### What to work on
Set down exactly the lines in the records below that run from the line with "max in group" to the line with "resized for setup", inclusive, and nothing more.

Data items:

^^^^

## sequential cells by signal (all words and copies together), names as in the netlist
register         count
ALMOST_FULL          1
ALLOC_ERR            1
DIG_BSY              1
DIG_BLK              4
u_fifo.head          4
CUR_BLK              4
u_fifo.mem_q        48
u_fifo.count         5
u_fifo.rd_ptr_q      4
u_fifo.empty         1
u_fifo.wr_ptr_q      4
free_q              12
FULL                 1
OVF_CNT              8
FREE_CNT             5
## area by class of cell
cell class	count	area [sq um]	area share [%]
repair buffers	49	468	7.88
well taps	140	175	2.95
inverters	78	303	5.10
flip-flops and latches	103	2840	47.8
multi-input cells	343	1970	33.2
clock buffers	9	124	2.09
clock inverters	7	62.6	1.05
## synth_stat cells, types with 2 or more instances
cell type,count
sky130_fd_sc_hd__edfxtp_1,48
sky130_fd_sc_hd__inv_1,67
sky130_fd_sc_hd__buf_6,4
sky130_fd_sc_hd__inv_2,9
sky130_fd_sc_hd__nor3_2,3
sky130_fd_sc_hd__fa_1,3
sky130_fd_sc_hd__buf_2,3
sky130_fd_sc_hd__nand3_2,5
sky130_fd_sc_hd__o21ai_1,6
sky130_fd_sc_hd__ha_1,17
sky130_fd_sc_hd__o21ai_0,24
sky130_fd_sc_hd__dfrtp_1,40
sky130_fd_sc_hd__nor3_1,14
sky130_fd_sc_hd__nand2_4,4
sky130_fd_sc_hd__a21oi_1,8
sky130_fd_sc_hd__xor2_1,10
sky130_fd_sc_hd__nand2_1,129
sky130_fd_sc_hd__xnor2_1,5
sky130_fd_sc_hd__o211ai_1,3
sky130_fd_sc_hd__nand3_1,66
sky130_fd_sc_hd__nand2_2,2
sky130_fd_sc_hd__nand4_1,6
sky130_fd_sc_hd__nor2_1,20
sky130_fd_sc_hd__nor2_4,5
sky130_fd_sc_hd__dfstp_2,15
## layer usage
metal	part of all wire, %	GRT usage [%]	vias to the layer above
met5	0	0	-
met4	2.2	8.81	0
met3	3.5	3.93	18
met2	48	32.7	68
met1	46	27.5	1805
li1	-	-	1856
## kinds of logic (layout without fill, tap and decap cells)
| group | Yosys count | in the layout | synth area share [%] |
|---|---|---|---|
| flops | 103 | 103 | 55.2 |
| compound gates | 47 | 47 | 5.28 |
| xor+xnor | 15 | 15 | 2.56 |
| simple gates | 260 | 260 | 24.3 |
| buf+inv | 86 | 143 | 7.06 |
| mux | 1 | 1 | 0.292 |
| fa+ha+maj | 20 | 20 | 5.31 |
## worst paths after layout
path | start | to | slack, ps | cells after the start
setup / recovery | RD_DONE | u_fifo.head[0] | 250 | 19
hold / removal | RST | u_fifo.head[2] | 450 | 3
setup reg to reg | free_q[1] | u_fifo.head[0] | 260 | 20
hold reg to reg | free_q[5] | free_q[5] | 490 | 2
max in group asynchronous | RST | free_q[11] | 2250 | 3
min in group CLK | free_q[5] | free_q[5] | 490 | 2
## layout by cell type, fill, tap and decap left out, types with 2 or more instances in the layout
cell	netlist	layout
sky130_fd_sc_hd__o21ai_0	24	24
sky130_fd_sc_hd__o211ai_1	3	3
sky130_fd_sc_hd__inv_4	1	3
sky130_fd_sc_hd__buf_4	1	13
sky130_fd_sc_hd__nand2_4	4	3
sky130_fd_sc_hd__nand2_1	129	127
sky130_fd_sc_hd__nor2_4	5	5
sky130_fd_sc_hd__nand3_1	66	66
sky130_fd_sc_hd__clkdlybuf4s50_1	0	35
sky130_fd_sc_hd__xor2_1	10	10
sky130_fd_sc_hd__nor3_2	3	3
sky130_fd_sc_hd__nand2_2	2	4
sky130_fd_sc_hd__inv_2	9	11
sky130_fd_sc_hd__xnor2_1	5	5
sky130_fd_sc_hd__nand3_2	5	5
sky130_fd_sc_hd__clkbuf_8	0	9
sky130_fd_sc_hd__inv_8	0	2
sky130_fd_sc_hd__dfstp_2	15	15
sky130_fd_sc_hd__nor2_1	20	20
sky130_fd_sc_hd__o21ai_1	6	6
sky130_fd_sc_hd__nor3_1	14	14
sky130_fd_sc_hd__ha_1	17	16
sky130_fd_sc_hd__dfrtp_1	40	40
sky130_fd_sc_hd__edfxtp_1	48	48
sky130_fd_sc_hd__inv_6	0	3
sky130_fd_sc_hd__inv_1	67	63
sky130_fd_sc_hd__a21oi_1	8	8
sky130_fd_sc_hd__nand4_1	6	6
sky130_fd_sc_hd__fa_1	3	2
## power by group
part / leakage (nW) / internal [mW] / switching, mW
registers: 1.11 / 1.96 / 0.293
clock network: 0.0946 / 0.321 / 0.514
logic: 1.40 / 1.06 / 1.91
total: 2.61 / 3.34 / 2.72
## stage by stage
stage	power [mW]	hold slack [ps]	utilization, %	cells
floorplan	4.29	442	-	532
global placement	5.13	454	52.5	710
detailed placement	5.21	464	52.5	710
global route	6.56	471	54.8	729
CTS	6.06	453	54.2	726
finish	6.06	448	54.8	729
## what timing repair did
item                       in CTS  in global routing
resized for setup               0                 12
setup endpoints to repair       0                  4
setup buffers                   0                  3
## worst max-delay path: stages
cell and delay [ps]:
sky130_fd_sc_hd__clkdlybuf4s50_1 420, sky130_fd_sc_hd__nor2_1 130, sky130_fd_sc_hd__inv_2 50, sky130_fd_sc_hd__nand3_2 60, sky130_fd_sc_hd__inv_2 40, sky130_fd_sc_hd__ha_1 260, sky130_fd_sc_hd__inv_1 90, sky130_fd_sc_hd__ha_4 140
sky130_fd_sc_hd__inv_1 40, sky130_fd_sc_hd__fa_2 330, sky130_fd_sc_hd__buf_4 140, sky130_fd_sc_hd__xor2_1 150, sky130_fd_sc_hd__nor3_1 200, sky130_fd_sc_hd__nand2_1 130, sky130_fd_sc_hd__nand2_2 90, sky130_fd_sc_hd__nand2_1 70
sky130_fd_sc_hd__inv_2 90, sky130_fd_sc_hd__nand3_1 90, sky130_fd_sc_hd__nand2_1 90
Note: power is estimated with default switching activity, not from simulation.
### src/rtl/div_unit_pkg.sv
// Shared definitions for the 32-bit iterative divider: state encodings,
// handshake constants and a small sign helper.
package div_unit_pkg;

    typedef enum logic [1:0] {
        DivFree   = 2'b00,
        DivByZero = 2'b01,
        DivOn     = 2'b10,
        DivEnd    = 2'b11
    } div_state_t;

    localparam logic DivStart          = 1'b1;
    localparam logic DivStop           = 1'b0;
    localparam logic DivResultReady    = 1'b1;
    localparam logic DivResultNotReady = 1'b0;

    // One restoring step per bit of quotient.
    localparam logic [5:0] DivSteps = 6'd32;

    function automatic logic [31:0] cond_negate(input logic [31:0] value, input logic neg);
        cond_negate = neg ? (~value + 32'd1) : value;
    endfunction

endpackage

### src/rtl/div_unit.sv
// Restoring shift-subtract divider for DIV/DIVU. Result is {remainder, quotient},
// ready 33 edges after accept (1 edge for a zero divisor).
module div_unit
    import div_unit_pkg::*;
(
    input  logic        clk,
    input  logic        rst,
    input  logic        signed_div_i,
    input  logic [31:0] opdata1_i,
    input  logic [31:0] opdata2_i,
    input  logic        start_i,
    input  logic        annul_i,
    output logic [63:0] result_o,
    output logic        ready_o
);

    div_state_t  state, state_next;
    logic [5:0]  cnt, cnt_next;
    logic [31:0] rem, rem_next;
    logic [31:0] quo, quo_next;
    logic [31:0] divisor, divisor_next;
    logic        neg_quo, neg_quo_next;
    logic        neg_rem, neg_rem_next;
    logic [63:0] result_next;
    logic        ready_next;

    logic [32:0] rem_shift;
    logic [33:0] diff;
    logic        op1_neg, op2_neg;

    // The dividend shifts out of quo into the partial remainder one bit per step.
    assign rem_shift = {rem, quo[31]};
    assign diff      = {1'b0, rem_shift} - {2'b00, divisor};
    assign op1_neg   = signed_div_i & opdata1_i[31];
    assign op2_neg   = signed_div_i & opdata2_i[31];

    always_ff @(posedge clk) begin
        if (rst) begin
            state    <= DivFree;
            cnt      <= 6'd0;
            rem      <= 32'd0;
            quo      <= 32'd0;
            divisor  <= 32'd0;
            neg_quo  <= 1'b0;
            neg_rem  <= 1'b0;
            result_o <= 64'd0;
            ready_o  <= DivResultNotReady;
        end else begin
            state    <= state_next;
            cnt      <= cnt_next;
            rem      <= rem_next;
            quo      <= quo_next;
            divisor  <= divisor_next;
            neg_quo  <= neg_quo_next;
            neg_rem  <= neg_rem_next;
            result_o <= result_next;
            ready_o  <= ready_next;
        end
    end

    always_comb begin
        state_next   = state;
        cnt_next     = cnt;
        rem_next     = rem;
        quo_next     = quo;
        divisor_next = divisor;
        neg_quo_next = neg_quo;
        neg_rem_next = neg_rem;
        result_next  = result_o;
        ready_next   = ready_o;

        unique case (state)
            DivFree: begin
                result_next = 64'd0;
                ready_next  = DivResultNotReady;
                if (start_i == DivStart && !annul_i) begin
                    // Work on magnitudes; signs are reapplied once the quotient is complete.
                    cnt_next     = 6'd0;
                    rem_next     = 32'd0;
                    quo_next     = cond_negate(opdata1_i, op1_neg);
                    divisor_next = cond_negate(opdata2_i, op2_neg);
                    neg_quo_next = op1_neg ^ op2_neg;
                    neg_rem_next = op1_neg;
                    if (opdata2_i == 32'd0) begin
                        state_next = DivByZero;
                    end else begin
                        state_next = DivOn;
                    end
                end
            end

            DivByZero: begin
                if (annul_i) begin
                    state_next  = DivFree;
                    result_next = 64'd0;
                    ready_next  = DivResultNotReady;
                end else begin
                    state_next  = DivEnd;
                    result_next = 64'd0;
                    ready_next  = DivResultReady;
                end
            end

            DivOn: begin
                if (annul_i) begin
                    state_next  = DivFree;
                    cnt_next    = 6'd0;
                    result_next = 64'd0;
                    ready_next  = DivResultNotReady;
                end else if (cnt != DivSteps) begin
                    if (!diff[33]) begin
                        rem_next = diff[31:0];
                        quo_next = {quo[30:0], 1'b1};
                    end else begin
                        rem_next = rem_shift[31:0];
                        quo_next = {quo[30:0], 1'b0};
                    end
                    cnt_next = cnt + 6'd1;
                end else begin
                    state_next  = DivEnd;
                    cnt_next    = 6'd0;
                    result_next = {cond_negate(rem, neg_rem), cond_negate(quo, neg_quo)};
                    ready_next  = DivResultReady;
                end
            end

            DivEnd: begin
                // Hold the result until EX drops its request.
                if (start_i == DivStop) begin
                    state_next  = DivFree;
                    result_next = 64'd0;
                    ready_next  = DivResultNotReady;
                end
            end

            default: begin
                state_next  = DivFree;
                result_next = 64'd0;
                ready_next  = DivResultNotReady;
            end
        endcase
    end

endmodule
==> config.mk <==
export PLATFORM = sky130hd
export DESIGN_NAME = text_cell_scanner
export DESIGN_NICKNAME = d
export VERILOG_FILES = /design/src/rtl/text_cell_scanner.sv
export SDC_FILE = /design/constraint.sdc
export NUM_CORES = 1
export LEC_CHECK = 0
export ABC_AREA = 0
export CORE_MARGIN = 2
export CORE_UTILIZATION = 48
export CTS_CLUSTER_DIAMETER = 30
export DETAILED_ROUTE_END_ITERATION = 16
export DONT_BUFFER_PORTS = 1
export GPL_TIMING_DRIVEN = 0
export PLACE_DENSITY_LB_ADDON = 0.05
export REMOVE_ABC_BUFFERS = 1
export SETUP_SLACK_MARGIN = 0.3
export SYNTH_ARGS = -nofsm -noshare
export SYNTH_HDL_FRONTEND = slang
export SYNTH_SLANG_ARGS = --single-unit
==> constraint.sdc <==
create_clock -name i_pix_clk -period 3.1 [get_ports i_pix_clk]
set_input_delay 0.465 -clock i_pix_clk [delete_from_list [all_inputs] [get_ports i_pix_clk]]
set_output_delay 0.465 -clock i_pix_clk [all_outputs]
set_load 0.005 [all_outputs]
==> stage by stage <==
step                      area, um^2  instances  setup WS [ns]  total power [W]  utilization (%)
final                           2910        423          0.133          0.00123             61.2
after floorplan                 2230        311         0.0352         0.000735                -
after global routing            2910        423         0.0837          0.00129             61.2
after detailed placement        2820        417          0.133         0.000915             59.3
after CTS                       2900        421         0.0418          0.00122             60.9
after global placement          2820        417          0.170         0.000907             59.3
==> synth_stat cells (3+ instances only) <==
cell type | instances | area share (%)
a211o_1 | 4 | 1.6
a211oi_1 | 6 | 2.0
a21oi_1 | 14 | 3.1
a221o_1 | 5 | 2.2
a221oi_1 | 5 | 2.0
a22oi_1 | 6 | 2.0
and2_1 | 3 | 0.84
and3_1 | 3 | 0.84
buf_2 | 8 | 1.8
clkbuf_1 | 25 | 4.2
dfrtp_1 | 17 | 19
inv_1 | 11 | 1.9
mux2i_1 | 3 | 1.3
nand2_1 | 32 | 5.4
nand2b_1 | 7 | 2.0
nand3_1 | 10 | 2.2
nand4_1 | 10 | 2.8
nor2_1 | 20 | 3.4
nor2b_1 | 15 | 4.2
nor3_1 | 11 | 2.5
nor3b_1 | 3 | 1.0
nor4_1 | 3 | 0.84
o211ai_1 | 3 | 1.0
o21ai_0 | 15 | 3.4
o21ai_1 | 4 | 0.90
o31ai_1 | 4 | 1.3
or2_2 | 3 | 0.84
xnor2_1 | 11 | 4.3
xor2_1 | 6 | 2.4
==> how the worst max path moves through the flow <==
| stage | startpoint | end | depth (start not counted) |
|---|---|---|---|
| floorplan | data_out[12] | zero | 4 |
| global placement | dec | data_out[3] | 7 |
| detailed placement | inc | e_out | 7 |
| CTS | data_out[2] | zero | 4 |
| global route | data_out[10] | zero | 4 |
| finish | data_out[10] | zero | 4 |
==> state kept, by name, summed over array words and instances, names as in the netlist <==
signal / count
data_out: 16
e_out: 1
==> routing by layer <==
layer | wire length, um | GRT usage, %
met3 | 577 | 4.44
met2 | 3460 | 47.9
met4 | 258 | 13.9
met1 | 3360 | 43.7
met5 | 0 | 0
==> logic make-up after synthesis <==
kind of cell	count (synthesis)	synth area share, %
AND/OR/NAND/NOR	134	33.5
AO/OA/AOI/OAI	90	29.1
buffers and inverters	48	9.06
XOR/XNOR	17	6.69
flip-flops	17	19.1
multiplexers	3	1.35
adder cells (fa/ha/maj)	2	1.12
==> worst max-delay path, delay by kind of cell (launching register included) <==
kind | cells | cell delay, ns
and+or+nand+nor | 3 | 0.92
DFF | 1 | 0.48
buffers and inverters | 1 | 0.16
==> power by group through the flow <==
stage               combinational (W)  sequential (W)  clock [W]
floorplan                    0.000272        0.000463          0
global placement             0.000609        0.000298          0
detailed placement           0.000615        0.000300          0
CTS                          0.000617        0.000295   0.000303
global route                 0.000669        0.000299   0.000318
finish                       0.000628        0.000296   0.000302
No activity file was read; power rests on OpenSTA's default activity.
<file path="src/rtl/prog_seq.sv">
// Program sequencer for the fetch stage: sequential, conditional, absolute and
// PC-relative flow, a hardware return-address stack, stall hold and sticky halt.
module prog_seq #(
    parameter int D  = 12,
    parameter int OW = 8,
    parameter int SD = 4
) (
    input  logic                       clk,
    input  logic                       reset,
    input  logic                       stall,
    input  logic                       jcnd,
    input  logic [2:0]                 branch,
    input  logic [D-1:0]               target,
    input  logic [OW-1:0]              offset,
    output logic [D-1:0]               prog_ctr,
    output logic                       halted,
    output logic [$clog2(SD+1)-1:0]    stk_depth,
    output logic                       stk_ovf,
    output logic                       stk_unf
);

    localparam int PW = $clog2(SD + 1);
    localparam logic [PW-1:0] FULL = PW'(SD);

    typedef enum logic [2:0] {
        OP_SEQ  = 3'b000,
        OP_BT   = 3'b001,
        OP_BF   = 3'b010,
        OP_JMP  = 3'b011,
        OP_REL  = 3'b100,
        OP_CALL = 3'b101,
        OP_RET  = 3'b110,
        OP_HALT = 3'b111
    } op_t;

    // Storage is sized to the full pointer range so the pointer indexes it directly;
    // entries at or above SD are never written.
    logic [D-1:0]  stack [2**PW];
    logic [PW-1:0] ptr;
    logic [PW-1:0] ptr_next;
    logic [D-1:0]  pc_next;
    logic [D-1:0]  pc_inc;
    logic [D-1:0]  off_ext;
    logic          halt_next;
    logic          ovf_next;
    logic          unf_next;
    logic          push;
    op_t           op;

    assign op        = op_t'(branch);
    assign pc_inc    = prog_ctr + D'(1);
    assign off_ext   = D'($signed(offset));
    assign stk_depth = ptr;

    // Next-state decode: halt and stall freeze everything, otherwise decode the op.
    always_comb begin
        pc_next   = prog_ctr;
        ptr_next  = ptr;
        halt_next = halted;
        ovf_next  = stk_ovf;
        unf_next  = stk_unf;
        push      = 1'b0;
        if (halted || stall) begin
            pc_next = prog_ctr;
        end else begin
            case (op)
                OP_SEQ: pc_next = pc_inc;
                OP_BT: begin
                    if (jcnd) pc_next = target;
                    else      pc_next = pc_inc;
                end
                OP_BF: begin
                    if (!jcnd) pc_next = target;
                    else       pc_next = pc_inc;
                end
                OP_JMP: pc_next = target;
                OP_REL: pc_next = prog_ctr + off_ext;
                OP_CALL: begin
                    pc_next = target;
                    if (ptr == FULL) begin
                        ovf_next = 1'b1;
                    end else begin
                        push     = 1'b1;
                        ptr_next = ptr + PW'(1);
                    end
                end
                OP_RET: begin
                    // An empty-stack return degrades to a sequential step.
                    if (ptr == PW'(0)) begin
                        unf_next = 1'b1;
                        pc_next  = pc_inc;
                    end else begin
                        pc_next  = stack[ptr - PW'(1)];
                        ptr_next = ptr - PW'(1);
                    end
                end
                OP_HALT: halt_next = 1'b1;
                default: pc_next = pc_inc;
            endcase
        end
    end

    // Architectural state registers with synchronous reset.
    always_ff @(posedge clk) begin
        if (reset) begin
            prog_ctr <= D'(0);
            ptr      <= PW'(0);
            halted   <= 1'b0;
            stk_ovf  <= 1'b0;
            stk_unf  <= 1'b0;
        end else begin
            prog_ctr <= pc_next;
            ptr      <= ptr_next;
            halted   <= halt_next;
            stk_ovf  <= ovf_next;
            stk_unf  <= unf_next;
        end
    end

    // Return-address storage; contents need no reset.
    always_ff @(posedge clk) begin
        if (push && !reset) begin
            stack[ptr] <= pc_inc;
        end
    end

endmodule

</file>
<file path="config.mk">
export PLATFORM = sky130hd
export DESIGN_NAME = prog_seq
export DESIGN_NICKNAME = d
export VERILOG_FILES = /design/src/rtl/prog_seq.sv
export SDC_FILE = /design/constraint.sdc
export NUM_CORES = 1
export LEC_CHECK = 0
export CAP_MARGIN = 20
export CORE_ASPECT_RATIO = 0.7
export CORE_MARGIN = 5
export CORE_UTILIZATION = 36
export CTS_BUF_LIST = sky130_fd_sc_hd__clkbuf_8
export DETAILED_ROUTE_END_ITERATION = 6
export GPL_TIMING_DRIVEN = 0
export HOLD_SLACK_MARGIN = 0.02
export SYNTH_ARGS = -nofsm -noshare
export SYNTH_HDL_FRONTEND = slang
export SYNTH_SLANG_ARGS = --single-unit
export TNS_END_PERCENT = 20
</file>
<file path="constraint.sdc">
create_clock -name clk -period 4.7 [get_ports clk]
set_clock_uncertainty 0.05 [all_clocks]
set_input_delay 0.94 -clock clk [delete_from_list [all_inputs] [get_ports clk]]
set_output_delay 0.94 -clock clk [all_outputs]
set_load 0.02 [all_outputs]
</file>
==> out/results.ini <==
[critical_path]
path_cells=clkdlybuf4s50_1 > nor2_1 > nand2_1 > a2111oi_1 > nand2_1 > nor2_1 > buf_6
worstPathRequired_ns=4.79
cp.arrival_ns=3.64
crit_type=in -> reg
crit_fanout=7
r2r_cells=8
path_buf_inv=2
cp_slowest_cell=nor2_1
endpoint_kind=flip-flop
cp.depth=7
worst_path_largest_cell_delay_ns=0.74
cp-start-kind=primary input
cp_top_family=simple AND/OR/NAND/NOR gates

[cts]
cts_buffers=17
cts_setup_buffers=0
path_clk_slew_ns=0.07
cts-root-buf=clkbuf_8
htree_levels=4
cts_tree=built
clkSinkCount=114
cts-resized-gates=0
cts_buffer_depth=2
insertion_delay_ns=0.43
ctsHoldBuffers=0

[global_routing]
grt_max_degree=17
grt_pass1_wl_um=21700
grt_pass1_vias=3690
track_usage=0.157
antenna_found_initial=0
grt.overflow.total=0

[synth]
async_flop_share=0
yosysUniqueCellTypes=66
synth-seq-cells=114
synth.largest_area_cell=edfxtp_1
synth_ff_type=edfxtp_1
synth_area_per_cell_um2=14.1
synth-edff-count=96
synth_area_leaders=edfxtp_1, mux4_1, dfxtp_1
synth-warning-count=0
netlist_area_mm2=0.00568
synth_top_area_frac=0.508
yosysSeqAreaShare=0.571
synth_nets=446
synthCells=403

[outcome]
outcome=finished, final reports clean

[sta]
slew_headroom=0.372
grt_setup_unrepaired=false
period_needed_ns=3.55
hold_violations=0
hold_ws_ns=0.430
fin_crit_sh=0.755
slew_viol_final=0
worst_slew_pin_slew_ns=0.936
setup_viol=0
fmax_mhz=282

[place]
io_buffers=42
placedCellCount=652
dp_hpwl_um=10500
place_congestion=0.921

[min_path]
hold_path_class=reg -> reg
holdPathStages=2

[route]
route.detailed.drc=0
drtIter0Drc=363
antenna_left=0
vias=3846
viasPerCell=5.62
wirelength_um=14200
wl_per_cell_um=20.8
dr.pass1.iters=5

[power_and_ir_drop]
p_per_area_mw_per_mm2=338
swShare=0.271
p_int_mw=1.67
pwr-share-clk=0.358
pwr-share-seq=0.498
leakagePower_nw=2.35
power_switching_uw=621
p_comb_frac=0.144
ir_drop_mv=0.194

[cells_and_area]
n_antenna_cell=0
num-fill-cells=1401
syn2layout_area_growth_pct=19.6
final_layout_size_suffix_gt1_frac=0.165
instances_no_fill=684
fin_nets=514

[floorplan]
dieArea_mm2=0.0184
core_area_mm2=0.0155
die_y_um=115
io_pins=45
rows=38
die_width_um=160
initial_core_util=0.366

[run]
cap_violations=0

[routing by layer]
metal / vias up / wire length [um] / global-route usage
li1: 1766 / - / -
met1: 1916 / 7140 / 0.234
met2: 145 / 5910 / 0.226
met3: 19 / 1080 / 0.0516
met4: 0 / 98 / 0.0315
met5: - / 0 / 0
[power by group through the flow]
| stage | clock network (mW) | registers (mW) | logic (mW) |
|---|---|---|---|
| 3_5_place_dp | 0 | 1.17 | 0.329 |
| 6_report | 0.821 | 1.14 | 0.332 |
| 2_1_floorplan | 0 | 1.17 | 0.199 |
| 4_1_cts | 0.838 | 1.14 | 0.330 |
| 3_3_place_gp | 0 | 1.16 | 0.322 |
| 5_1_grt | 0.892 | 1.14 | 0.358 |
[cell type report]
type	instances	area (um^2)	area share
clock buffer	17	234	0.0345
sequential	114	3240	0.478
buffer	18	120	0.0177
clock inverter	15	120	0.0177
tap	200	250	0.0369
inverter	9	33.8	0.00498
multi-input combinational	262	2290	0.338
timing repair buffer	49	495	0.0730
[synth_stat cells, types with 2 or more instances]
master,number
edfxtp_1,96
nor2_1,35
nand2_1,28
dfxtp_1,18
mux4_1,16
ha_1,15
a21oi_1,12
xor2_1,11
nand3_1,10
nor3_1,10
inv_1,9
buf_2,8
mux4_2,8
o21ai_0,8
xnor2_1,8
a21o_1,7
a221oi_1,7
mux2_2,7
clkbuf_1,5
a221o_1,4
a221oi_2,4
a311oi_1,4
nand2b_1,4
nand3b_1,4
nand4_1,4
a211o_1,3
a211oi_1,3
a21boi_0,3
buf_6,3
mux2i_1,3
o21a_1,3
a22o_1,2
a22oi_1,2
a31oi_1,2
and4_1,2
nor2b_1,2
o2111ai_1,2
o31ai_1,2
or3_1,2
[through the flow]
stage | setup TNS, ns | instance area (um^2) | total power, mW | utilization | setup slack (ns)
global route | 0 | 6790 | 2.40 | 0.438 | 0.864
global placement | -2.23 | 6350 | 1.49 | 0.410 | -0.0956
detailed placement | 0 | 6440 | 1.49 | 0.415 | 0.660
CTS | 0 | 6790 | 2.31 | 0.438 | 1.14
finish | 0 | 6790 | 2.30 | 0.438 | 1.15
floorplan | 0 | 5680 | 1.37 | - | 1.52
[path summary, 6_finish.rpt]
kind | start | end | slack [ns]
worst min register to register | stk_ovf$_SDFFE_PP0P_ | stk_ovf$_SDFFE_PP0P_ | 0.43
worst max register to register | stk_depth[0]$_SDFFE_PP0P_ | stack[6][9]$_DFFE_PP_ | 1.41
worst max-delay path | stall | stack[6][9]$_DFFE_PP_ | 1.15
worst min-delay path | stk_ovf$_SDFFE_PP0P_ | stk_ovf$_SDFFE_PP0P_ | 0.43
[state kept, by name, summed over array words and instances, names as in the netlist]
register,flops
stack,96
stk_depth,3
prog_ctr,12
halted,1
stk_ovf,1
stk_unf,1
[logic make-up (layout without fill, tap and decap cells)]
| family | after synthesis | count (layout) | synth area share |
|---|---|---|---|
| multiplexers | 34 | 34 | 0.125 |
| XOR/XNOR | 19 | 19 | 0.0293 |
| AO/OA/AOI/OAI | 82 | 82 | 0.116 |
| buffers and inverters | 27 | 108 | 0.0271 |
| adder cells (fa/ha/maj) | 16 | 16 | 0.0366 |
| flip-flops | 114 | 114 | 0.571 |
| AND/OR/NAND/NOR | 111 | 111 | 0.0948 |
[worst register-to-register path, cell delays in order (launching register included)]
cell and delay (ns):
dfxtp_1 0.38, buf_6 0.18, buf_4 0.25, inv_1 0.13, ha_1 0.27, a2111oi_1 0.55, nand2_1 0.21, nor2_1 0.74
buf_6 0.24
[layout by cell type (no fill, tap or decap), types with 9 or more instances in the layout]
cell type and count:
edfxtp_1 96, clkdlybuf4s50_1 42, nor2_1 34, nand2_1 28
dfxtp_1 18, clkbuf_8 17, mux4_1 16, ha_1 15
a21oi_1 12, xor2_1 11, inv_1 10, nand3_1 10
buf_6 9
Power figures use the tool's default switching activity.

^^^^

### Final answer
max in group asynchronous | RST | free_q[11] | 2250 | 3
min in group CLK | free_q[5] | free_q[5] | 490 | 2
## layout by cell type, fill, tap and decap left out, types with 2 or more instances in the layout
cell	netlist	layout
sky130_fd_sc_hd__o21ai_0	24	24
sky130_fd_sc_hd__o211ai_1	3	3
sky130_fd_sc_hd__inv_4	1	3
sky130_fd_sc_hd__buf_4	1	13
sky130_fd_sc_hd__nand2_4	4	3
sky130_fd_sc_hd__nand2_1	129	127
sky130_fd_sc_hd__nor2_4	5	5
sky130_fd_sc_hd__nand3_1	66	66
sky130_fd_sc_hd__clkdlybuf4s50_1	0	35
sky130_fd_sc_hd__xor2_1	10	10
sky130_fd_sc_hd__nor3_2	3	3
sky130_fd_sc_hd__nand2_2	2	4
sky130_fd_sc_hd__inv_2	9	11
sky130_fd_sc_hd__xnor2_1	5	5
sky130_fd_sc_hd__nand3_2	5	5
sky130_fd_sc_hd__clkbuf_8	0	9
sky130_fd_sc_hd__inv_8	0	2
sky130_fd_sc_hd__dfstp_2	15	15
sky130_fd_sc_hd__nor2_1	20	20
sky130_fd_sc_hd__o21ai_1	6	6
sky130_fd_sc_hd__nor3_1	14	14
sky130_fd_sc_hd__ha_1	17	16
sky130_fd_sc_hd__dfrtp_1	40	40
sky130_fd_sc_hd__edfxtp_1	48	48
sky130_fd_sc_hd__inv_6	0	3
sky130_fd_sc_hd__inv_1	67	63
sky130_fd_sc_hd__a21oi_1	8	8
sky130_fd_sc_hd__nand4_1	6	6
sky130_fd_sc_hd__fa_1	3	2
## power by group
part / leakage (nW) / internal [mW] / switching, mW
registers: 1.11 / 1.96 / 0.293
clock network: 0.0946 / 0.321 / 0.514
logic: 1.40 / 1.06 / 1.91
total: 2.61 / 3.34 / 2.72
## stage by stage
stage	power [mW]	hold slack [ps]	utilization, %	cells
floorplan	4.29	442	-	532
global placement	5.13	454	52.5	710
detailed placement	5.21	464	52.5	710
global route	6.56	471	54.8	729
CTS	6.06	453	54.2	726
finish	6.06	448	54.8	729
## what timing repair did
item                       in CTS  in global routing
resized for setup               0                 12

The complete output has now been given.